True, but any journal article would be so inundated with technical garbage that the average reader would miss the point. New Scientist dumbs it down for us regular folk. The journo's would be relatively informed on the subjects they discuss I presume.
[ 19 April 2002: Message edited by: johnnyonelove ]
 
New Scientist comes through with the goods once again. The only mainstream publication I know that prints the simple truth.
Yep, and an interesting article... trick is not to make the same mistake by suspending your own critical faculties when you happen to agree with something.
:)
 
I doubt I will be very popular after you read my comments, but there seems to be a tendency with posters on this site to immediately condemn any publication that is considered to be "Anti Ecstasy", regardless of qualifications of the researchers, or the integrity of the principals and methodology applied to the research carried out, but in the case of apparently unsubstantiated articles such as this, the tendency is to accept them as fact and use them to validify our already biased preconceptions.
It would do us all good to carefully consider the New Scientist article in light of the following comments...
Upon re-examination there's something amateurish about that study. The author quotes an animal half-life for MDMA in the system, but doesn't seem to know the human half-life. He claims the subjects were abstinent for two weeks, but the (unspecific) procedure for ensuring that (drug tests) sounds like it only consisted of a single blood/urine test. Repeated tests or altered methodology (hair samples?) would be needed to actually guarantee they were abstinent for more than a few days. Equally problematic is our dependence on subject self-reporting on sleep habits. Raving drug users got a solid week of 7-9 hours quality sleep before the last tests? Every last one of them?
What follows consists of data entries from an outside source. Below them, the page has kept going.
$ cat src/common/bpu_pkg.sv
package bpu_pkg;

    localparam int BHT_IDX_W = 10;
    localparam int BHT_TAG_W = 8;
    localparam int BHT_ENTRY = 1 << BHT_IDX_W;

    typedef logic [31:0]          addr_t;
    typedef logic [BHT_IDX_W-1:0] bht_idx_t;
    typedef logic [BHT_TAG_W-1:0] bht_tag_t;
    typedef logic [1:0]           ctr_t;

    localparam ctr_t  CTR_INIT    = 2'b10;             // weakly taken
    localparam addr_t INST_BYTES  = 32'd4;
    localparam addr_t FETCH_BYTES = 32'd8;             // one dual-issue pair
    localparam addr_t RESET_PC    = 32'h0000_1000;

    // folded upper bits, word offset in the low nibble
    function automatic bht_idx_t bht_index(input addr_t a);
        bht_index = {a[29:24] ^ a[23:18] ^ a[17:12] ^ a[11:6], a[5:2]};
    endfunction

    function automatic bht_tag_t bht_tag(input addr_t a);
        bht_tag = a[31:24];
    endfunction

    function automatic ctr_t ctr_inc(input ctr_t c);
        if (c == 2'b11)
        begin
            ctr_inc = c;                               // saturate high
        end
        else
        begin
            ctr_inc = c + 2'b01;
        end
    endfunction

    function automatic ctr_t ctr_dec(input ctr_t c);
        if (c == 2'b00)
        begin
            ctr_dec = c;                               // saturate low
        end
        else
        begin
            ctr_dec = c - 2'b01;
        end
    endfunction

endpackage
==> src/common/bpu_pkg.sv <==
package bpu_pkg;

    localparam int BHT_IDX_W = 10;
    localparam int BHT_TAG_W = 8;
    localparam int BHT_ENTRY = 1 << BHT_IDX_W;

    typedef logic [31:0]          addr_t;
    typedef logic [BHT_IDX_W-1:0] bht_idx_t;
    typedef logic [BHT_TAG_W-1:0] bht_tag_t;
    typedef logic [1:0]           ctr_t;

    localparam ctr_t  CTR_INIT    = 2'b10;             // weakly taken
    localparam addr_t INST_BYTES  = 32'd4;
    localparam addr_t FETCH_BYTES = 32'd8;             // one dual-issue pair
    localparam addr_t RESET_PC    = 32'h0000_1000;

    // folded upper bits, word offset in the low nibble
    function automatic bht_idx_t bht_index(input addr_t a);
        bht_index = {a[29:24] ^ a[23:18] ^ a[17:12] ^ a[11:6], a[5:2]};
    endfunction

    function automatic bht_tag_t bht_tag(input addr_t a);
        bht_tag = a[31:24];
    endfunction

    function automatic ctr_t ctr_inc(input ctr_t c);
        if (c == 2'b11)
        begin
            ctr_inc = c;                               // saturate high
        end
        else
        begin
            ctr_inc = c + 2'b01;
        end
    endfunction

    function automatic ctr_t ctr_dec(input ctr_t c);
        if (c == 2'b00)
        begin
            ctr_dec = c;                               // saturate low
        end
        else
        begin
            ctr_dec = c - 2'b01;
        end
    endfunction

endpackage

==> src/branch_resolve.sv <==
`timescale 1ns/10ps

module branch_resolve import bpu_pkg::*;
(
    input  addr_t ex_pc,
    input  logic  ex_valid1,
    input  logic  ex_valid2,
    input  logic  ex_pred_taken1,
    input  logic  ex_pred_taken2,
    input  addr_t ex_pred_tgt1,
    input  addr_t ex_pred_tgt2,
    input  logic  ex_is_bj1,
    input  logic  ex_is_bj2,
    input  logic  real_taken1,
    input  logic  real_taken2,
    input  addr_t real_addr1,
    input  addr_t real_addr2,
    output logic  pred_error1,
    output logic  pred_error2,
    output logic  live1,
    output logic  live2,
    output logic  redirect_valid,
    output addr_t redirect_pc
);

    addr_t ex_pc4;
    logic  miss1;
    logic  miss2;

    // wrong direction, or right direction with a stale target
    function automatic logic slot_miss(input logic  pred_taken,
                                       input logic  is_bj,
                                       input logic  real_taken,
                                       input addr_t pred_tgt,
                                       input addr_t real_addr);
        slot_miss = (pred_taken != real_taken)
                    || (is_bj && pred_taken && real_taken && (pred_tgt != real_addr));
    endfunction

    assign ex_pc4 = ex_pc + INST_BYTES;

    assign miss1 = slot_miss(ex_pred_taken1, ex_is_bj1, real_taken1, ex_pred_tgt1, real_addr1);
    assign miss2 = slot_miss(ex_pred_taken2, ex_is_bj2, real_taken2, ex_pred_tgt2, real_addr2);

    assign pred_error1    = ex_valid1 && miss1;
    assign pred_error2    = ex_valid2 && !pred_error1 && miss2;   // older slot first
    assign redirect_valid = pred_error1 || pred_error2;

    assign live1 = ex_valid1;
    assign live2 = ex_valid2 && !pred_error1;

    always_comb
    begin
        if (pred_error1)
        begin
            redirect_pc = real_taken1 ? real_addr1 : ex_pc4;
        end
        else if (pred_error2)
        begin
            redirect_pc = real_taken2 ? real_addr2 : ex_pc + FETCH_BYTES;
        end
        else
        begin
            redirect_pc = ex_pc + FETCH_BYTES;         // unused without an error
        end
    end

endmodule

==> config.mk <==
export PLATFORM = sky130hd
export DESIGN_NAME = branch_resolve
export DESIGN_NICKNAME = d
export VERILOG_FILES = /design/src/common/bpu_pkg.sv /design/src/branch_resolve.sv
export SDC_FILE = /design/constraint.sdc
export NUM_CORES = 1
export LEC_CHECK = 0
export BUFFER_PORTS_ARGS = -buffer_cell sky130_fd_sc_hd__buf_4
export CORE_ASPECT_RATIO = 1.75
export CORE_MARGIN = 2
export CORE_UTILIZATION = 44
export DETAILED_ROUTE_END_ITERATION = 12
export PLACE_DENSITY = 0.91
export SYNTH_ARGS = -nofsm -noshare
export SYNTH_HDL_FRONTEND = slang
export SYNTH_SLANG_ARGS = --single-unit
==> constraint.sdc <==
create_clock -name vclk -period 2.3
set_input_delay 0.23 -clock vclk [all_inputs]
set_output_delay 0.23 -clock vclk [all_outputs]
set_load 0.03 [all_outputs]
==> results of run 1 <==
==> layer usage <==
metal | global-route usage (%) | GRT overflow
met5 | 7.03 | 0
met4 | 83.3 | 18
met3 | 58.1 | 0
met2 | 96.8 | 20
met1 | 69.1 | 0
==> stage by stage <==
step / std cells / area, um^2 / TNS (ns)
2_1_floorplan: 419 / 2920 / -0.115
3_3_place_gp: 756 / 5070 / -13.23
3_5_place_dp: 756 / 5070 / -12.01
4_1_cts: 772 / 5660 / -5.17
==> cell families after synthesis <==
kind of cell,Yosys count
AO/OA/AOI/OAI,69
multiplexers,33
buffers and inverters,39
adder cells (fa/ha/maj),2
AND/OR/NAND/NOR,158
XOR/XNOR,118
==> timing repair <==
action | in CTS
pin swaps | 14
cloned | 7
setup buffers | 11
resized for setup | 58
setup endpoints to repair | 36
endpoints found under the hold margin | 0
==> results.py, run 1 <==
metrics = {
    "yosys": {
        "yosysTopAreaCell": "xnor2_1",
        "synth_top_family_by_area": "XOR/XNOR gates",
        "postSynthAreaPerCell_um2": 6.87,
        "synth-simple-area-share_pct": 30.5,
        "synth_cells": 419,
        "synth_area_um2": 2880,
        "synth_adder_area_share_pct": 0.870,
        "synth_compound_area_share_pct": 14.7,
        "synthMuxAreaShare_pct": 11.5,
        "synth_xor_area_share_pct": 35.9,
        "netlist_top_cells_count": "xnor2_1, xor2_1, nand2_1",
        "synthTopCellsByArea": "xnor2_1, xor2_1, mux2i_1, nand2_1, o21ai_0",
        "ys_types": 50,
        "synth_top_cell_area_share_pct": 18.0,
        "syn_nets": 589,
        "ys_warn_count": 0,
        "synth-seq-area-share_pct": 0,
    },
    "die": {
        "die_h_um": 111,
        "io_pins": 205,
        "rows": 39,
        "initial_core_util_pct": 44.7,
        "dieWidth_um": 65.1,
    },
    "placement": {
        "portBuffers": 205,
        "dp_slack_ns": -0.437,
        "place_congestion": 1.05,
        "place_hpwl_um": 12800,
    },
    "sta": {
        "worst_endpoint_kind": "output port",
        "postGrtWorstEndpoint": "redirect_pc[0]",
    },
    "status": {
        "flow.stopped_at": "5_1_grt",
        "status": "aborted with a tool error",
        "stop_error": "[ERROR GRT-0232] Routing congestion too high. Check the congestion heatmap in the GUI.",
    },
    "global_route": {
        "grt_max_degree": 41,
        "track_usage_pct": 75.6,
        "grt_overflow": 38,
    },
    "clocking": {
        "cts_hold_buffers": 0,
    },
}
==> run 2, diff against run 1 <==
--- a/config.mk
+++ b/config.mk
@@ -6,11 +6,10 @@
 export NUM_CORES = 1
 export LEC_CHECK = 0
 export BUFFER_PORTS_ARGS = -buffer_cell sky130_fd_sc_hd__buf_4
-export CORE_ASPECT_RATIO = 1.75
 export CORE_MARGIN = 2
-export CORE_UTILIZATION = 44
+export CORE_UTILIZATION = 40
 export DETAILED_ROUTE_END_ITERATION = 12
-export PLACE_DENSITY = 0.91
+export PLACE_DENSITY_LB_ADDON = 0.15
 export SYNTH_ARGS = -nofsm -noshare
 export SYNTH_HDL_FRONTEND = slang
 export SYNTH_SLANG_ARGS = --single-unit
==> results.py, run 2 <==
metrics = {
    "die": {
        "initial_core_util_pct": 41.9,
        "die_h_um": 88.8,
        "fp.coreArea_um2": 6870,
        "dieWidth_um": 88.8,
        "rows": 30,
        "io_pins": 205,
        "die-area_um2": 7890,
    },
    "global_route": {
        "grt_max_degree": 31,
        "antenna_found_initial": 1,
        "track_usage_pct": 34.1,
        "grt_overflow": 0,
        "grt_pass1_wl_um": 20900,
        "grt_pass1_vias": 4159,
    },
    "placement": {
        "portBuffers": 205,
        "place_congestion": 1.00,
        "dp_slack_ns": -0.434,
        "place_hpwl_um": 11300,
        "place_area_um2": 4940,
    },
    "job": {
        "drv_cap": 0,
    },
    "worst_setup_path": {
        "endpoint_kind": "primary output",
        "path_cells": "buf_4 -> xnor2_1 -> nand4_1 -> nor4_2 -> a21boi_2 -> buf_4 -> o31a_1 -> and3b_1 -> a221oi_2 -> buf_4",
        "path_common_cell": "buf_4",
        "critPathKind": "in -> out",
        "required_ns": 2.07,
        "cpPeakStageDelay_ns": 0.40,
        "cp-start-kind": "input pin",
        "crit_buf_inv": 3,
        "arrival_ns": 2.51,
        "cpMaxStageDelayCell": "xnor2_1",
        "cpLargestDelayFamily": "simple AND/OR/NAND/NOR gates",
        "crit_fanout": 5,
    },
    "pwr": {
        "power.total_mw": 1.26,
        "ir_worst_vdd_v": 0.000118,
        "p_per_area_nw_per_um2": 231,
        "p_leak_nw": 2.61,
    },
    "routing": {
        "routed_via_density": 5.75,
        "drc_errors": 0,
        "drt-wirelength-per-cell_um": 20.4,
        "ant_nets": 0,
        "vias": 4408,
        "drt_first_pass_iters": 7,
        "wirelength_um": 15700,
        "drt-initial-drc-count": 272,
    },
    "sta": {
        "worst_slew_pin_slew_ns": 0.462,
        "finalCritPeriodShare_pct": 119,
        "setup_ws_ns": -0.435,
        "rsz0062_at_grt": "yes",
        "min_period_ns": 2.74,
        "max_freq_mhz": 366,
        "hold_viol_final": 0,
        "slew_headroom_pct": 69.0,
        "setup_viol": 36,
        "drv_slew": 0,
    },
    "layout": {
        "multiInputGateArea_um2": 3010,
        "seq_area_um2": 0,
        "nClkBuffers": 0,
        "seq_cell_count": 0,
        "drive_gt1_share_pct": 50.4,
        "diodes": 0,
        "final_cell_area_um2": 5450,
        "most-common-layout-cells": "buf_4, xor2_1, nand2_1",
        "fillers": 486,
        "final_common_cell": "buf_4",
        "final_nets": 843,
        "syn_to_final_growth_pct": 89.4,
    },
    "yosys": {
        "syn_nets": 589,
        "yosysTopAreaCell": "xnor2_1",
        "netlist_top_cells_count": "xnor2_1, xor2_1, nand2_1",
        "ys_types": 50,
        "synth_cells": 419,
        "synth_top_cell_area_share_pct": 18.0,
        "synth-seq-area-share_pct": 0,
        "ys_warn_count": 0,
        "synthTopCellsByArea": "xnor2_1, xor2_1, mux2i_1, nand2_1, o21ai_0",
        "postSynthAreaPerCell_um2": 6.87,
        "synth_area_um2": 2880,
    },
    "status": {
        "violations": "setup timing",
        "status": "finished with violations",
    },
    "hold_path": {
        "hold_path_class": "in -> out",
    },
    "clocking": {
        "cts_hold_buffers": 0,
    },
}
## run 2: cell counts after synthesis
Identical to the previous run, type by type.
## run 2: logic make-up after synthesis
group / count (synthesis) / share of synthesized area, %
buffers and inverters: 39 / 6.48
muxes: 33 / 11.5
xor gates and xnor gates: 118 / 35.9
and+or+nand+nor: 158 / 30.5
AOI/OAI and AO/OA: 69 / 14.7
adders and majority gates: 2 / 0.869
## run 2: metal layers
layer,vias to the layer above,part of all wire (%),wire [um],track usage [%]
met1,2034,36,5560,40.0
met4,2,4.8,752,11.2
li1,1985,-,-,-
met2,315,49,7720,63.2
met3,72,10,1600,4.66
met5,-,0.083,13,0
## run 2: layout make-up
class / instances / share of cell area, %
multi-input combinational: 382 / 55.2
timing repair buffer: 282 / 42.1
tap: 96 / 2.20
inverter: 7 / 0.482
## run 2: path summary, 6_finish.rpt
kind / from / endpoint / slack, ns / cells after the start
worst max-delay path: ex_pred_tgt1[23] / redirect_pc[0] / -0.44 / 10
worst min-delay path: ex_valid1 / live1 / 0.72 / 2
## run 2: stage by stage
step                TNS [ns]  instances  util (%)  hold WS, ns
floorplan             -0.115        419         -        0.592
global placement       -8.92        755      71.9        0.722
detailed placement    -11.26        755      71.9        0.721
CTS                    -2.12        763      76.8        0.721
global route          -12.47        767      79.3        0.735
finish                 -9.68        767      79.3        0.724
## run 2: report_power, final
group	switching, mW	internal, mW
logic	0.647	0.614
clock network	0	0
registers	0	0
total	0.647	0.614
## run 2: what timing repair did
action / 4_1_cts / 5_1_grt
setup endpoints to repair: 33 / 34
hold endpoints to repair: 0 / 0
gates resized for setup: 48 / 28
cloned: 5 / 0
pin swaps: 22 / 14
buffers inserted: 3 / 4
No activity file was read; power rests on OpenSTA's default activity.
That's hardly credible among normal people, and the author even notes that the subjects reported erratic sleep habits (apparently their quality of sleep greatly increased across the board just for his convenience at the last minute.) Re-reading of the material also finds the statement that "scores either declined or remained static". Not everybody's scores went down? Perhaps it was just the heaviest users (who reported using up to 15 times a month!). We need the raw data. There's also a somewhat unprofessional feel to the writing style that bothers me, but that's another matter. What impressed me with the first scan now looks more like a low-budget 'publicity stunt' type piece of research. God knows the author didn't go to much trouble or expense or try very hard to maintain experimental integrity.
and…
This is all true; much of the research is flawed, and NIDA funded (and many other) projects are deliberately skewed toward finding problems.
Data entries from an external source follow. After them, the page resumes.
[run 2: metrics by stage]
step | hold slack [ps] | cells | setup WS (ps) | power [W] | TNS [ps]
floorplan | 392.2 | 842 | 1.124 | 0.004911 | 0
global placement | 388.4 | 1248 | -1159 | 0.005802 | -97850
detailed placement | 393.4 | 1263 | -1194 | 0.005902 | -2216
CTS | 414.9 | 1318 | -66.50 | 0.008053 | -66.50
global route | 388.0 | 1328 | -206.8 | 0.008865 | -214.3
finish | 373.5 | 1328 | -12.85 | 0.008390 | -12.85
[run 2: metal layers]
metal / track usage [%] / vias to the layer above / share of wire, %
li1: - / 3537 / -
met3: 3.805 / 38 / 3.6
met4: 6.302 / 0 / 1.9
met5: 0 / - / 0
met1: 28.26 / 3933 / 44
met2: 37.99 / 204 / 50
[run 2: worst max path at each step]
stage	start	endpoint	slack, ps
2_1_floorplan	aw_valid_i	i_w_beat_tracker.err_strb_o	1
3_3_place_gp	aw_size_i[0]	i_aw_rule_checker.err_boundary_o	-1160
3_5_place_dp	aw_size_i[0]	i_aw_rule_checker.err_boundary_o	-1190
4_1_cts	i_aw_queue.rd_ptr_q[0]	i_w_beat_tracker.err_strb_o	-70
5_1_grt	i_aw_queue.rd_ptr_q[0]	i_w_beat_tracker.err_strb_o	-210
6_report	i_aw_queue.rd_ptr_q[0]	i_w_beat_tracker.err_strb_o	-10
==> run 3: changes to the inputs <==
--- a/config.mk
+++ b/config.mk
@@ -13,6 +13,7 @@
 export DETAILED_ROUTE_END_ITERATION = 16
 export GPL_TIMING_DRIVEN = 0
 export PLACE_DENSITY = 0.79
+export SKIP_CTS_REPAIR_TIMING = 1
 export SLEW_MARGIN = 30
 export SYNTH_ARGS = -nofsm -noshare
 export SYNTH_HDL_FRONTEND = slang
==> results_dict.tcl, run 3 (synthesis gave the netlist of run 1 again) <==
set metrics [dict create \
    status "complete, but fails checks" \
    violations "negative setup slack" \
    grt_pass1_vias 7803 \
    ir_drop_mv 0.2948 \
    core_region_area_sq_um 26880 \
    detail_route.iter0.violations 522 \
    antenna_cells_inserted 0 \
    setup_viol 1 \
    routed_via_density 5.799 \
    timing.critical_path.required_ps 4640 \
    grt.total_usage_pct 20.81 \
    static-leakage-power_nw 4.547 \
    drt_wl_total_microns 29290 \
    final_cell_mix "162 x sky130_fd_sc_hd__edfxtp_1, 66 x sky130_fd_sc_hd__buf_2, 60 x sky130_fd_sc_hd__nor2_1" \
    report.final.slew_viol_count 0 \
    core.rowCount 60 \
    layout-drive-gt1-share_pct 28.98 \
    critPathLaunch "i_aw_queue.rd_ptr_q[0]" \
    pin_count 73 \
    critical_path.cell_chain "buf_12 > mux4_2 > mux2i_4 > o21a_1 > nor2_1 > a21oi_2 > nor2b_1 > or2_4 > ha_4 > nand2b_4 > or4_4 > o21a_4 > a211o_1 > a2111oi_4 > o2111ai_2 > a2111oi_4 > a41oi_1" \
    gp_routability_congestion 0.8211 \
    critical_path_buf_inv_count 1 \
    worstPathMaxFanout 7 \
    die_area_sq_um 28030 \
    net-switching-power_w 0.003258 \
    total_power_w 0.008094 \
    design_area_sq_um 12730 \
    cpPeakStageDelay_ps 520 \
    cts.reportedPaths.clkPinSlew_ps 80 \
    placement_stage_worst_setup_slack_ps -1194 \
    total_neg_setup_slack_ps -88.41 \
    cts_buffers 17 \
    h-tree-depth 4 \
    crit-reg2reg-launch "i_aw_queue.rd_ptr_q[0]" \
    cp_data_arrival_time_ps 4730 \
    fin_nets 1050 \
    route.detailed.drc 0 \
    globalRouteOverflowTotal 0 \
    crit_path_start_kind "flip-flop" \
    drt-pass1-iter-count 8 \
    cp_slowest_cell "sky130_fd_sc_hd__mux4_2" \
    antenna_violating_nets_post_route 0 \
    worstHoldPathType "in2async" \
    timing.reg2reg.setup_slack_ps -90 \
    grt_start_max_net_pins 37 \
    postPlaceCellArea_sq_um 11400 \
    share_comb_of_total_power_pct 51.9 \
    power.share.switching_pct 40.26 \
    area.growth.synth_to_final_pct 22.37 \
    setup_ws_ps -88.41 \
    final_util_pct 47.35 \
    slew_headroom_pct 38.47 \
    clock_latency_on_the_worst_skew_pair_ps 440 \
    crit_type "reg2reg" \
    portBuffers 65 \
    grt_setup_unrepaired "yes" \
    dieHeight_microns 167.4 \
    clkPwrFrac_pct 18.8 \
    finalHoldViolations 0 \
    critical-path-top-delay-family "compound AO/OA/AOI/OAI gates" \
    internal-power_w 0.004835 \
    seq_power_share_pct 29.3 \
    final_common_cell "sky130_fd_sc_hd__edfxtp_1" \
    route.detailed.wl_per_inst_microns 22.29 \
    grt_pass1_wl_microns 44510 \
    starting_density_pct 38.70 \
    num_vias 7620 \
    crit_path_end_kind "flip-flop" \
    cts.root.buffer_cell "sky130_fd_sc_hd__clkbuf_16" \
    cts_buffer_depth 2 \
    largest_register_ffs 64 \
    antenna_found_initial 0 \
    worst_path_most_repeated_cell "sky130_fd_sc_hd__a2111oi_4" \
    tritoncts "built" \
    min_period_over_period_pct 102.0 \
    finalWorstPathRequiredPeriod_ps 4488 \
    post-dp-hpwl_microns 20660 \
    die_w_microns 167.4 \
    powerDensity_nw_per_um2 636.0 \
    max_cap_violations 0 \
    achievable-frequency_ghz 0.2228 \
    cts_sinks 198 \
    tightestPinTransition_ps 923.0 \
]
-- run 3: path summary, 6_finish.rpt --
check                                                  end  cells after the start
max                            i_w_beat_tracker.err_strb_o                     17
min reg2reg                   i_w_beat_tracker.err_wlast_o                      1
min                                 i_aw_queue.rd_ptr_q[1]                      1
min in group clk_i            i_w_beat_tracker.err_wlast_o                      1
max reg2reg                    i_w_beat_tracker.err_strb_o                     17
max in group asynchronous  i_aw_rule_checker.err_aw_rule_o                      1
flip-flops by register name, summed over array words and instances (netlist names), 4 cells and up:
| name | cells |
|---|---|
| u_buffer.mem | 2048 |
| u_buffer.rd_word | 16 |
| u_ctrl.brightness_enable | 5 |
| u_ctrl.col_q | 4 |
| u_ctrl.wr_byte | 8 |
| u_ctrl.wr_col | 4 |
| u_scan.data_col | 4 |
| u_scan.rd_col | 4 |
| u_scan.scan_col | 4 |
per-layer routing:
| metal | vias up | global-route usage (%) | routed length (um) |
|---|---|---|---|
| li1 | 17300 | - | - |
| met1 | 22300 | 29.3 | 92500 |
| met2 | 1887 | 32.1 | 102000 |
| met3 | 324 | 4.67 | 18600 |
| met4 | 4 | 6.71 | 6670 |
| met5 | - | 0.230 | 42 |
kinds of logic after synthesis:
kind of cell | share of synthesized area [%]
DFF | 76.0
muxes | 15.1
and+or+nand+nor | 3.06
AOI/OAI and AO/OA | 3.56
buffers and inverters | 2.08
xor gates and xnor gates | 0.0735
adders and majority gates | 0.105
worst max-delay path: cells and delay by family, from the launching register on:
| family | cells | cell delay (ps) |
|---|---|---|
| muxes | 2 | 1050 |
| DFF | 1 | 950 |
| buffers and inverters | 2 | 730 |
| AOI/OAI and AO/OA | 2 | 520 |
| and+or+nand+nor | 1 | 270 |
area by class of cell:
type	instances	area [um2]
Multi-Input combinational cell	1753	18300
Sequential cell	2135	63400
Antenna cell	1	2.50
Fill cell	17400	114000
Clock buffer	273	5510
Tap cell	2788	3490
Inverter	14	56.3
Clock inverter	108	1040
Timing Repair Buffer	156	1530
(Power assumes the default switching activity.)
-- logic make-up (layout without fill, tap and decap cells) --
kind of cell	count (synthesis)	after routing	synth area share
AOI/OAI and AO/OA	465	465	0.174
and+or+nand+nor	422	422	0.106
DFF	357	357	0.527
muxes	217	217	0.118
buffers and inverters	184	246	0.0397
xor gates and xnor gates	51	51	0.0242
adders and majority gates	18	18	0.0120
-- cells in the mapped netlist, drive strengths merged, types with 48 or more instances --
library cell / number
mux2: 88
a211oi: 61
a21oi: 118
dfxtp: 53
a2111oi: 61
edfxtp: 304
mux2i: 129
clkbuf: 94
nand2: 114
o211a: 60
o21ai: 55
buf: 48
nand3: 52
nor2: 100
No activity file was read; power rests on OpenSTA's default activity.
==> config.mk <==
export PLATFORM = sky130hd
export DESIGN_NAME = pixel_scan_flat
export DESIGN_NICKNAME = d
export VERILOG_FILES = /design/src/source/geom_pkg.sv /design/src/source/camera_if.sv /design/src/source/pixel_if.sv /design/src/source/pixel_scan.sv /design/src/flat_wrapper.sv
export SDC_FILE = /design/constraint.sdc
export NUM_CORES = 1
export LEC_CHECK = 0
export BUFFER_PORTS_ARGS = -buffer_cell sky130_fd_sc_hd__buf_2
export CAP_MARGIN = 15
export CORE_AREA = 2 2 39 41
export DETAILED_ROUTE_END_ITERATION = 10
export DIE_AREA = 0 0 41 43
export PLACE_DENSITY = 0.64
export SETUP_SLACK_MARGIN = 0.5
export SYNTH_ARGS = -nofsm -noshare
export SYNTH_HDL_FRONTEND = slang
export SYNTH_SLANG_ARGS = --single-unit
==> constraint.sdc <==
create_clock -name clk -period 1.91 [get_ports clk]
set_clock_uncertainty 0.05 [all_clocks]
set_input_delay 0.0955 -clock clk [delete_from_list [all_inputs] [get_ports clk]]
set_output_delay 0.0955 -clock clk [all_outputs]
set_load 0.03 [all_outputs]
Unfortunately, this doesn't mean MDMA does not cause neurotoxicity and memory problems, at some dose and frequency use patterns.
One big problem with most of the studies is comparing MDMA users with non-users and assuming they are very close in brain function except for the MDMA use. But people who like to use a lot of MDMA are just not the same; there could well be brain differences which incline them toward the experience and also show up as differences on these tests.
The scientific debate is summarized in a couple of papers:
http://www.erowid.org/chemicals/mdma/articles/references.cgi?ID=380
http://www.erowid.org/chemicals/mdma/articles/references.cgi?ID=408
There is one study which compared the same people before and after getting involved with Ecstasy (and the rave scene):
http://www.erowid.org/chemicals/mdma/articles/references.cgi?ID=1134
Here the big question (in my mind) is whether memory problems happened to all the subjects, or only to those who did heavy, frequent doses.